Nos limitamos a recoger el comentario de san Ambrosio, el cual, refiriéndose al cuarto día de la creación (cf. Gn 1, 14-19), imagina que la tierra habla y, discurriendo sobre el sol, encuentra unidas a todas las criaturas en la alabanza a Dios: "En verdad, es bueno el sol, porque sirve, ayuda a mi fecundidad y alimenta mis frutos. Me ha sido dado para mi bien y sufre como yo la fatiga. Gime conmigo, para que llegue la adopción de los hijos y la redención del género humano, a fin de que también nosotros seamos liberados de la esclavitud. A mi lado, conmigo alaba al Creador, conmigo canta un himno al Señor, nuestro Dios. Donde el sol bendice, allí bendice la tierra, bendicen los árboles frutales, bendicen los animales, bendicen conmigo las aves" (I sei giorni della creazione, SAEMO, I, Milán-Roma 1977-1994, pp. 192-193).

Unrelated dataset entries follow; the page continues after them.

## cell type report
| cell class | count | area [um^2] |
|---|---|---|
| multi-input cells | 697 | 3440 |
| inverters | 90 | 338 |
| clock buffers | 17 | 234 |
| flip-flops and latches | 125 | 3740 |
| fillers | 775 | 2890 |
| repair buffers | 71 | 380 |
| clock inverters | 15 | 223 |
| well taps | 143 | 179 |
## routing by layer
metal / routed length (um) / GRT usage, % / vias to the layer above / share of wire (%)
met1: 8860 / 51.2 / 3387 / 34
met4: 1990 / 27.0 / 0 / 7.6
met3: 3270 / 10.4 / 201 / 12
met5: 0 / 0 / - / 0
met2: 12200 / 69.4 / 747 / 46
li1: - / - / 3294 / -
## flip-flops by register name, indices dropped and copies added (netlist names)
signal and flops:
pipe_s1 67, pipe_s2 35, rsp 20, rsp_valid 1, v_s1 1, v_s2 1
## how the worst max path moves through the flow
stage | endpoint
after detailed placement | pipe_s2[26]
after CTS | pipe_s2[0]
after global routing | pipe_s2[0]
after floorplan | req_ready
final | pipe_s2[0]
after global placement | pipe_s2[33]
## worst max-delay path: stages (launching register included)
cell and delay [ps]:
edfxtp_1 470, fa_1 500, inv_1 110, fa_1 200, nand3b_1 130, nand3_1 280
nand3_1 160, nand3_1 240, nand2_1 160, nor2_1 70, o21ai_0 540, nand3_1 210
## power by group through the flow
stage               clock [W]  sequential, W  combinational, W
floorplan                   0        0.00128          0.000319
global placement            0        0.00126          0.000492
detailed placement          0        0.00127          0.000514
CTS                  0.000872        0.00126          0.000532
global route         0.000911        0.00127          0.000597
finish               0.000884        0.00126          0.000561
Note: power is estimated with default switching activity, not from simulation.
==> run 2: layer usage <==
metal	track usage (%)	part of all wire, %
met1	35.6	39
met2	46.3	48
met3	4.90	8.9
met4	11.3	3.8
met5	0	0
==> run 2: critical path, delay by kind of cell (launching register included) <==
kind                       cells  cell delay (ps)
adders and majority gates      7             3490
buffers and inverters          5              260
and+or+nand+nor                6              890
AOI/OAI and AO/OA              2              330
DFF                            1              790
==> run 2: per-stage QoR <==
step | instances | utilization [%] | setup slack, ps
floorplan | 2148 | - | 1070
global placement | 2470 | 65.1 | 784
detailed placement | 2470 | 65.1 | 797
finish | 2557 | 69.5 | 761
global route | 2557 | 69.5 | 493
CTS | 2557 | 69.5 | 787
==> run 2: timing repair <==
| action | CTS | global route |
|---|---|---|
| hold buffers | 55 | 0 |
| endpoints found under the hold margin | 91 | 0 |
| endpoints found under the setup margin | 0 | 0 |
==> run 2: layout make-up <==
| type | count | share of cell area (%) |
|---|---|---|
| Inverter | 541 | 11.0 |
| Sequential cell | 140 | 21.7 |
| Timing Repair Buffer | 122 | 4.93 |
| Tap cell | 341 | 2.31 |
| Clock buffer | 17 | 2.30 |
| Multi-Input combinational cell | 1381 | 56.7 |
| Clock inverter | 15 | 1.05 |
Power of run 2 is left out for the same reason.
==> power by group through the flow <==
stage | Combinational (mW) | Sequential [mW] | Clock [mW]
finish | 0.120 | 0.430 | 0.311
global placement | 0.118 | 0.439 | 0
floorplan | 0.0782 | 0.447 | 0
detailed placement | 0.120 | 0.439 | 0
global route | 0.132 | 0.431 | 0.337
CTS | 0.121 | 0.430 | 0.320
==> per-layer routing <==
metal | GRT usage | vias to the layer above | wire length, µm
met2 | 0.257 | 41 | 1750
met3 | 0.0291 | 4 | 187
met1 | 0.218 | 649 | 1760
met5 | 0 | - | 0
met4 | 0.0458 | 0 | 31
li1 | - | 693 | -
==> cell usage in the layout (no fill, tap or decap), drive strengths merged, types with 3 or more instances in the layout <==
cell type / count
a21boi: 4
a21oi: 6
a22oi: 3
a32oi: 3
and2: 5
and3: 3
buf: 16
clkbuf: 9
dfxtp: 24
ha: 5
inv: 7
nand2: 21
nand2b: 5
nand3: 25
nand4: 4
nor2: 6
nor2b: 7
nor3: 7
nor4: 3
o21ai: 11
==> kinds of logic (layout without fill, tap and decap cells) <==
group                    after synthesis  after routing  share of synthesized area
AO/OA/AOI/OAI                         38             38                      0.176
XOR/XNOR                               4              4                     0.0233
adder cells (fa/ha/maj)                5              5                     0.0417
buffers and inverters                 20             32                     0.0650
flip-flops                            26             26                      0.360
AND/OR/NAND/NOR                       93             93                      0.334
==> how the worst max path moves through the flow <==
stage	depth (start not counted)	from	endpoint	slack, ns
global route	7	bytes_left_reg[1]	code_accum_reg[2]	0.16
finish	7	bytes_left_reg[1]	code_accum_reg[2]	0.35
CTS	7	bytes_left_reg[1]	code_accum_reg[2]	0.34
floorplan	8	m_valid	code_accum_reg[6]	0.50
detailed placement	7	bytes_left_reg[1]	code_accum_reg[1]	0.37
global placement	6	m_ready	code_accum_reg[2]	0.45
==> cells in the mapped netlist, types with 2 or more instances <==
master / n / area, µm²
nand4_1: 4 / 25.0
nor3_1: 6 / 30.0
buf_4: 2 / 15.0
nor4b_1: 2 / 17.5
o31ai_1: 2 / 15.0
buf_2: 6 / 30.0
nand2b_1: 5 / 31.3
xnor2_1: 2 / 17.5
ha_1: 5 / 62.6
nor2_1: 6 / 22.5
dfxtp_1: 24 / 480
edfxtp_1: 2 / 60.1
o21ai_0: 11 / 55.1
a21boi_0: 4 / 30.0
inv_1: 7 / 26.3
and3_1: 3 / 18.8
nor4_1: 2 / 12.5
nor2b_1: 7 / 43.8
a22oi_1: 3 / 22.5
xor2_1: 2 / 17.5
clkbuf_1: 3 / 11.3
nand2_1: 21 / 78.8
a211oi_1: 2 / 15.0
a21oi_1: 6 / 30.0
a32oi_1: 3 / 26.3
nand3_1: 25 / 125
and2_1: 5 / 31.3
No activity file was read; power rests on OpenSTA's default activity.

Nadie está excluido de la bendición del Señor, ni siquiera los monstruos marinos (cf. Dn 3, 79). En efecto, san Ambrosio prosigue: "También las serpientes alaban al Señor, porque su naturaleza y su aspecto revelan a nuestros ojos cierta belleza y muestran que tienen su justificación" (ib pp. 103-104).
Con mayor razón, nosotros, los seres humanos, debemos unir a este concierto de alabanza nuestra voz alegre y confiada, acompañada por una vida coherente y fiel.